> REQUIRED WORK
Repeat nothing but the lines below running from the one containing "export DESIGN_NAME = mem_access" to the one containing "and2_2 > buf_4". Keep both end lines.

==== DATASET RECORDS ====

--- src/rtl/mem_access.sv ---
// MA stage: issues loads/stores over req/gnt/rvalid, aligns load data, registers write-back.
// Optional build macro MEM_ACCESS_MISALIGN_TRAP_EN traps misaligned H/W accesses in IDLE.
module mem_access #(
    parameter logic [7:0] DMEM_TIMEOUT = 8'd255
) (
    input  logic        clk,
    input  logic        rst_n,
    input  logic        cmd_ld_ma,
    input  logic        cmd_st_ma,
    input  logic        wbk_rd_reg_ma,
    input  logic [4:0]  rd_adr_ma,
    input  logic [31:0] rd_data_ma,
    input  logic [31:0] st_data_ma,
    input  logic [2:0]  ldst_code_ma,
    output logic        dmem_req,
    output logic        dmem_we,
    output logic [29:0] dmem_adr,
    output logic [3:0]  dmem_be,
    output logic [31:0] dmem_wdata,
    input  logic        dmem_gnt,
    input  logic        dmem_rvalid,
    input  logic [31:0] dmem_rdata,
    output logic        stall_ma,
    output logic        dmem_err,
    output logic        misalign_excep_ma,
    output logic        wbk_rd_reg_wb,
    output logic [4:0]  rd_adr_wb,
    output logic [31:0] rd_data_wb
);

    typedef enum logic [1:0] {
        IDLE = 2'd0,
        REQ  = 2'd1,
        RESP = 2'd2
    } state_t;

    state_t      state_q, state_d;
    logic [7:0]  cnt_q, cnt_d;
    logic [31:0] adr_q, adr_d;
    logic [3:0]  be_q, be_d;
    logic [31:0] wdata_q, wdata_d;
    logic [2:0]  code_q, code_d;
    logic        we_q, we_d;
    logic [4:0]  rd_q, rd_d;

    logic        wbk_wb_q, wbk_wb_d;
    logic [4:0]  rd_adr_wb_q, rd_adr_wb_d;
    logic [31:0] rd_data_wb_q, rd_data_wb_d;

    logic        is_mem;
    logic        misaligned;
    logic        timeout_hit;
    logic        abort;
    logic        ld_done;
    logic        stall;
    logic        trap;
    logic [3:0]  be_new;
    logic [31:0] wdata_new;
    logic [31:0] ld_data;

    function automatic logic [3:0] be_gen(
        input logic [1:0] lo,
        input logic [1:0] size
    );
        logic [3:0] be;
        case (size)
            2'b00:   be = 4'b0001 << lo;
            2'b01:   be = lo[1] ? 4'b1100 : 4'b0011;
            default: be = 4'b1111;
        endcase
        return be;
    endfunction

    function automatic logic [31:0] lane_gen(
        input logic [31:0] st,
        input logic [1:0]  size
    );
        logic [31:0] w;
        case (size)
            2'b00:   w = {4{st[7:0]}};
            2'b01:   w = {2{st[15:0]}};
            default: w = st;
        endcase
        return w;
    endfunction

    function automatic logic [31:0] ld_align(
        input logic [31:0] rdata,
        input logic [1:0]  lo,
        input logic [2:0]  code
    );
        logic [7:0]  b;
        logic [15:0] h;
        logic [31:0] res;
        b = rdata[{lo, 3'b000} +: 8];
        h = rdata[{lo[1], 4'b0000} +: 16];
        case (code[1:0])
            2'b00:   res = code[2] ? {24'd0, b} : {{24{b[7]}}, b};
            2'b01:   res = code[2] ? {16'd0, h} : {{16{h[15]}}, h};
            default: res = rdata;
        endcase
        return res;
    endfunction

    assign is_mem      = cmd_ld_ma | cmd_st_ma;
    assign be_new      = be_gen(rd_data_ma[1:0], ldst_code_ma[1:0]);
    assign wdata_new   = lane_gen(st_data_ma, ldst_code_ma[1:0]);
    assign ld_data     = ld_align(dmem_rdata, adr_q[1:0], code_q);
    assign timeout_hit = (cnt_q == DMEM_TIMEOUT - 8'd1);

`ifdef MEM_ACCESS_MISALIGN_TRAP_EN
    // code 11 is treated as a word, so any set size[1] demands word alignment
    assign misaligned =
        ((ldst_code_ma[1:0] == 2'b01) & rd_data_ma[0]) |
        (ldst_code_ma[1] & (rd_data_ma[1:0] != 2'b00));
`else
    assign misaligned = 1'b0;
`endif

    always_comb begin
        state_d = state_q;
        cnt_d   = cnt_q;
        adr_d   = adr_q;
        be_d    = be_q;
        wdata_d = wdata_q;
        code_d  = code_q;
        we_d    = we_q;
        rd_d    = rd_q;
        stall   = 1'b0;
        abort   = 1'b0;
        ld_done = 1'b0;
        trap    = 1'b0;

        case (state_q)
            IDLE: begin
                if (is_mem) begin
                    if (misaligned) begin
                        trap = 1'b1;
                    end else begin
                        state_d = REQ;
                        stall   = 1'b1;
                        cnt_d   = 8'd0;
                        adr_d   = rd_data_ma;
                        be_d    = be_new;
                        wdata_d = wdata_new;
                        code_d  = ldst_code_ma;
                        we_d    = cmd_st_ma;
                        rd_d    = rd_adr_ma;
                    end
                end
            end
            REQ: begin
                if (dmem_gnt) begin
                    if (we_q) begin
                        state_d = IDLE;
                    end else begin
                        state_d = RESP;
                        cnt_d   = 8'd0;
                        stall   = 1'b1;
                    end
                end else if (timeout_hit) begin
                    abort   = 1'b1;
                    state_d = IDLE;
                end else begin
                    stall = 1'b1;
                    cnt_d = cnt_q + 8'd1;
                end
            end
            RESP: begin
                if (dmem_rvalid) begin
                    state_d = IDLE;
                    ld_done = 1'b1;
                end else if (timeout_hit) begin
                    abort   = 1'b1;
                    state_d = IDLE;
                end else begin
                    stall = 1'b1;
                    cnt_d = cnt_q + 8'd1;
                end
            end
            default: begin
                state_d = IDLE;
            end
        endcase
    end

    // stall cycles emit a bubble; a pass-through only writes back outside memory ops
    always_comb begin
        wbk_wb_d     = 1'b0;
        rd_adr_wb_d  = rd_adr_ma;
        rd_data_wb_d = rd_data_ma;
        if (ld_done) begin
            wbk_wb_d     = 1'b1;
            rd_adr_wb_d  = rd_q;
            rd_data_wb_d = ld_data;
        end else if (state_q == IDLE) begin
            wbk_wb_d = wbk_rd_reg_ma & ~cmd_st_ma & ~stall & ~trap;
        end
    end

    always_ff @(posedge clk or negedge rst_n) begin
        if (!rst_n) begin
            state_q      <= IDLE;
            cnt_q        <= 8'd0;
            adr_q        <= 32'd0;
            be_q         <= 4'd0;
            wdata_q      <= 32'd0;
            code_q       <= 3'd0;
            we_q         <= 1'b0;
            rd_q         <= 5'd0;
            wbk_wb_q     <= 1'b0;
            rd_adr_wb_q  <= 5'd0;
            rd_data_wb_q <= 32'd0;
        end else begin
            state_q      <= state_d;
            cnt_q        <= cnt_d;
            adr_q        <= adr_d;
            be_q         <= be_d;
            wdata_q      <= wdata_d;
            code_q       <= code_d;
            we_q         <= we_d;
            rd_q         <= rd_d;
            wbk_wb_q     <= wbk_wb_d;
            rd_adr_wb_q  <= rd_adr_wb_d;
            rd_data_wb_q <= rd_data_wb_d;
        end
    end

    assign dmem_req          = (state_q == REQ);
    assign dmem_we           = dmem_req & we_q;
    assign dmem_adr          = dmem_req ? adr_q[31:2] : 30'd0;
    assign dmem_be           = dmem_req ? be_q : 4'd0;
    assign dmem_wdata        = dmem_req ? wdata_q : 32'd0;
    assign stall_ma          = stall;
    assign dmem_err          = abort;
    assign misalign_excep_ma = trap;
    assign wbk_rd_reg_wb     = wbk_wb_q;
    assign rd_adr_wb         = rd_adr_wb_q;
    assign rd_data_wb        = rd_data_wb_q;

endmodule

--- config.mk ---
export PLATFORM = sky130hd
export DESIGN_NAME = mem_access
export DESIGN_NICKNAME = d
export VERILOG_FILES = /design/src/rtl/mem_access.sv
export SDC_FILE = /design/constraint.sdc
export NUM_CORES = 1
export LEC_CHECK = 0
export ABC_CLOCK_PERIOD_IN_PS = 2200
export BUFFER_PORTS_ARGS = -buffer_cell sky130_fd_sc_hd__buf_4
export CORE_ASPECT_RATIO = 0.6
export CORE_MARGIN = 2
export CORE_UTILIZATION = 40
export CTS_BUF_LIST = sky130_fd_sc_hd__clkbuf_4 sky130_fd_sc_hd__clkbuf_8
export CTS_CLUSTER_DIAMETER = 50
export DETAILED_ROUTE_END_ITERATION = 10
export HOLD_SLACK_MARGIN = 0.15
export PLACE_DENSITY = 0.64
export SYNTH_ARGS = -nofsm -noshare
export SYNTH_HDL_FRONTEND = slang
export SYNTH_SLANG_ARGS = --single-unit
export TNS_END_PERCENT = 10
--- constraint.sdc ---
create_clock -name clk -period 2.2 [get_ports clk]
set_input_delay 0.22 -clock clk [delete_from_list [all_inputs] [get_ports clk]]
set_output_delay 0.22 -clock clk [all_outputs]
set_load 0.1 [all_outputs]
==> summary.txt <==
Timing
  • Fin crit share: 98.7%
  • Setup tns final: 0 ps
  • Clock Skews: 10.6 ps
  • Final Setup Violations: 0
  • Pins Over Slew Limit: 0
  • Relative slew margins: 62.8%
  • RSZ-0062 raised after global routing: yes
  • Fin crit period: 2170 ps
  • Worst slew pin tran: 557 ps
  • Max Clk Rate: 461 MHz
  • Final Hold Viols: 0

Yosys
  • Area leader, netlist: dfrtp_1
  • Post-synth ARST share: 100%
  • Post-synth top area share: 49.5%
  • Synthesized instance count: 614
  • Ys Warns: 0
  • Synth Flop Type: dfrtp_1
  • Yosys reg bits: 125
  • Mapped Area: 0.00632 mm^2
  • Post-synth cell types: 49
  • Seq/Total Area, Yosys: 49.5%
  • EDFF count, synth: 0
  • Synth top area cells: dfrtp_1 (50%), mux2_2 (8.2%), and2_1 (6.7%), nand2_1 (5.1%), mux2i_1 (5.1%)
  • Syn avg cell area: 10.3 um^2
  • Syn nets: 732

Pwr
  • Worst ir drop on vdd: 1540 uV
  • Leak Pwr: 4.73 nW
  • Total Power: 0.0171 W
  • Power Density: 1700 mW/mm^2

Worst setup path
  • CP endpoint kind: output pin
  • Worst reg2reg setup slack: 120 ps
  • Slowest stage delay, CP: 450 ps
  • Worst path required time: 1980 ps
  • Critical Path Fanout Max: 45
  • Worst-path cell chain: inv_1 > ha_4 > buf_8 > and2_2 > buf_4
  • CP delay by family, top: buffers and inverters
  • Crit-path slowest cell: dfrtp_2
  • Startpoint Class: register
  • Worst EP arrival: 1950 ps
  • Critical path buffer and inverter count: 3
  • Critical path class: register to output pin

Placed design
  • Gpl congestion: 0.977
  • Number of buffers added on ports: 218
  • Final HPWL DP: 14200 um
  • Inst Count DP: 1009

Clock network
  • Clk sinks: 125
  • CTS tree: done
  • Worst-Skew Late Latency: 440 ps
  • Root buffer cell: clkbuf_8
  • Clock slew at reported path FFs: 80 ps
  • Htree depth: 4
  • CTS Buf Count: 17
  • Clk buf depth: 2

Floorplanning
  • Starting Density: 41.0%
  • Die extent in x: 166 um
  • Die Ht: 101 um
  • Die area: 0.0169 mm^2
  • I/O pin count: 220
  • Core area: 0.0154 mm^2
  • Row count: 35

Routing
  • Drt drc: 0
  • Total Wirelength: 20800 um
  • Vias: 5968
  • Antenna-violating nets left: 0
  • DR vias/cell: 5.18
  • DRT Pass-1 Iters: 5
  • Iteration-0 DRC Markers: 416
  • Post-DR wirelength/cell: 18.1 um

Layout
  • Commonest cells after routing, fill and taps aside: buf_4 (176), dfrtp_1 (122), dlygate4sd3_1 (107), nand2_1 (86), buf_6 (57)
  • FILL cells: 1242
  • Layout cells sized above 1: 38.6%
  • Area growth from synthesis to layout: 59.3%
  • Most common cell after layout, fill and taps aside: buf_4
  • Net count reported at finish: 1055
  • Layout Cells excl Fill: 1153

GRT
  • Gr ovfl total: 0
  • Largest net degree at the start of global routing: 60
  • Gr usage total: 24.9%
  • Number of global-route vias before repair: 6172
  • First-pass GRT wire length: 32700 um
  • Initial antenna violation count: 1

Flow run
  • Max Cap Viol: 0

Worst hold path
  • Worst Hold Class: primary input to register

Run status
  • Outcome: finished clean
## worst paths after layout
| kind | start | end | depth (start not counted) |
|---|---|---|---|
| min in group asynchronous | rst_n | cnt_q[4] | 2 |
| hold reg to reg | rd_q[2] | rd_adr_wb[2] | 2 |
| setup reg to reg | state_q[0] | rd_data_wb[4] | 7 |
| setup / recovery | state_q[1] | dmem_wdata[9] | 5 |
| hold / removal | dmem_rdata[10] | rd_data_wb[10] | 3 |
| max in group asynchronous | rst_n | adr_q[20] | 3 |
## cells in the mapped netlist, types with 2 or more instances
cell type / number
a21o_1: 2
a21oi_1: 30
a31oi_1: 2
a41oi_1: 3
and2_1: 68
and3_1: 9
buf_1: 2
buf_2: 16
buf_6: 2
clkbuf_1: 21
dfrtp_1: 125
ha_1: 7
inv_1: 7
mux2_2: 46
mux2i_1: 32
mux4_1: 6
mux4_2: 2
nand2_1: 86
nand2b_1: 2
nand3_1: 43
nand3b_1: 2
nand4_1: 2
nor2_1: 20
nor2b_1: 2
o211ai_1: 8
o21a_1: 3
o21ai_0: 40
o21ai_1: 2
o22a_1: 2
o31ai_1: 3
## kinds of logic after synthesis
group                      Yosys count  share of synthesized area, %
AOI/OAI and AO/OA                  103                          9.74
adders and majority gates            7                          1.39
buffers and inverters               49                          3.53
DFF                                125                          49.5
muxes                               86                          16.5
other                                1                        0.0593
and+or+nand+nor                    243                          19.3
## cell type report
type | count | area [um^2] | share of cell area (%)
antenna | 1 | 2.50 | 0.0249
inverter | 7 | 26.3 | 0.261
clock buffer | 17 | 234 | 2.32
sequential | 125 | 3130 | 31.1
tap | 203 | 254 | 2.52
timing repair buffer | 346 | 3150 | 31.3
multi-input combinational | 440 | 3080 | 30.6
clock inverter | 14 | 193 | 1.91
## through the flow
step,worst slack (ps),hold WS [ps],utilization (%),cell area [um^2]
after floorplan,-15.3,-75.6,-,6390
after global placement,247,213,53.6,8260
after detailed placement,129,210,53.6,8260
after CTS,2.06,151,63.7,9820
after global routing,-57.5,165,65.3,10100
final,28.5,172,65.3,10100
## worst reg2reg max path, delay by kind of cell (launching register included)
family	cells	cell delay, ps
fa+ha+maj	1	230
buf+inv	3	920
flops	1	380
simple gates	3	480
## repair_timing
item	4_1_cts	5_1_grt
setup endpoints to repair	47	65
resized for setup	16	60
buffers inserted	2	3
hold endpoints to repair	165	0
hold buffers	107	0
pin swaps	1	1
cloned	0	0
## state kept, by name (all words and copies together) (netlist names)
name           cells
adr_q             32
be_q               4
cnt_q              8
code_q             3
rd_adr_wb          5
rd_data_wb        32
rd_q               5
state_q            2
wbk_rd_reg_wb      1
wdata_q           32
we_q               1
## power by group
group / switching, W / total [W] / internal [W] / leakage, nW
sequential: 0.000479 / 0.00362 / 0.00314 / 1.49
clock: 0.000977 / 0.00221 / 0.00123 / 0.209
combinational: 0.00794 / 0.0113 / 0.00331 / 3.02
## layer usage
metal	track usage, %	wire, um	up-vias
met4	8.95	320	0
met1	34.2	9460	2912
li1	-	-	2783
met2	38.5	9540	235
met3	6.64	1520	38
met5	0	0	-
Note: power is estimated with default switching activity, not from simulation.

====

> ANSWER SECTION
export DESIGN_NAME = mem_access
export DESIGN_NICKNAME = d
export VERILOG_FILES = /design/src/rtl/mem_access.sv
export SDC_FILE = /design/constraint.sdc
export NUM_CORES = 1
export LEC_CHECK = 0
export ABC_CLOCK_PERIOD_IN_PS = 2200
export BUFFER_PORTS_ARGS = -buffer_cell sky130_fd_sc_hd__buf_4
export CORE_ASPECT_RATIO = 0.6
export CORE_MARGIN = 2
export CORE_UTILIZATION = 40
export CTS_BUF_LIST = sky130_fd_sc_hd__clkbuf_4 sky130_fd_sc_hd__clkbuf_8
export CTS_CLUSTER_DIAMETER = 50
export DETAILED_ROUTE_END_ITERATION = 10
export HOLD_SLACK_MARGIN = 0.15
export PLACE_DENSITY = 0.64
export SYNTH_ARGS = -nofsm -noshare
export SYNTH_HDL_FRONTEND = slang
export SYNTH_SLANG_ARGS = --single-unit
export TNS_END_PERCENT = 10
--- constraint.sdc ---
create_clock -name clk -period 2.2 [get_ports clk]
set_input_delay 0.22 -clock clk [delete_from_list [all_inputs] [get_ports clk]]
set_output_delay 0.22 -clock clk [all_outputs]
set_load 0.1 [all_outputs]
==> summary.txt <==
Timing
  • Fin crit share: 98.7%
  • Setup tns final: 0 ps
  • Clock Skews: 10.6 ps
  • Final Setup Violations: 0
  • Pins Over Slew Limit: 0
  • Relative slew margins: 62.8%
  • RSZ-0062 raised after global routing: yes
  • Fin crit period: 2170 ps
  • Worst slew pin tran: 557 ps
  • Max Clk Rate: 461 MHz
  • Final Hold Viols: 0

Yosys
  • Area leader, netlist: dfrtp_1
  • Post-synth ARST share: 100%
  • Post-synth top area share: 49.5%
  • Synthesized instance count: 614
  • Ys Warns: 0
  • Synth Flop Type: dfrtp_1
  • Yosys reg bits: 125
  • Mapped Area: 0.00632 mm^2
  • Post-synth cell types: 49
  • Seq/Total Area, Yosys: 49.5%
  • EDFF count, synth: 0
  • Synth top area cells: dfrtp_1 (50%), mux2_2 (8.2%), and2_1 (6.7%), nand2_1 (5.1%), mux2i_1 (5.1%)
  • Syn avg cell area: 10.3 um^2
  • Syn nets: 732

Pwr
  • Worst ir drop on vdd: 1540 uV
  • Leak Pwr: 4.73 nW
  • Total Power: 0.0171 W
  • Power Density: 1700 mW/mm^2

Worst setup path
  • CP endpoint kind: output pin
  • Worst reg2reg setup slack: 120 ps
  • Slowest stage delay, CP: 450 ps
  • Worst path required time: 1980 ps
  • Critical Path Fanout Max: 45
  • Worst-path cell chain: inv_1 > ha_4 > buf_8 > and2_2 > buf_4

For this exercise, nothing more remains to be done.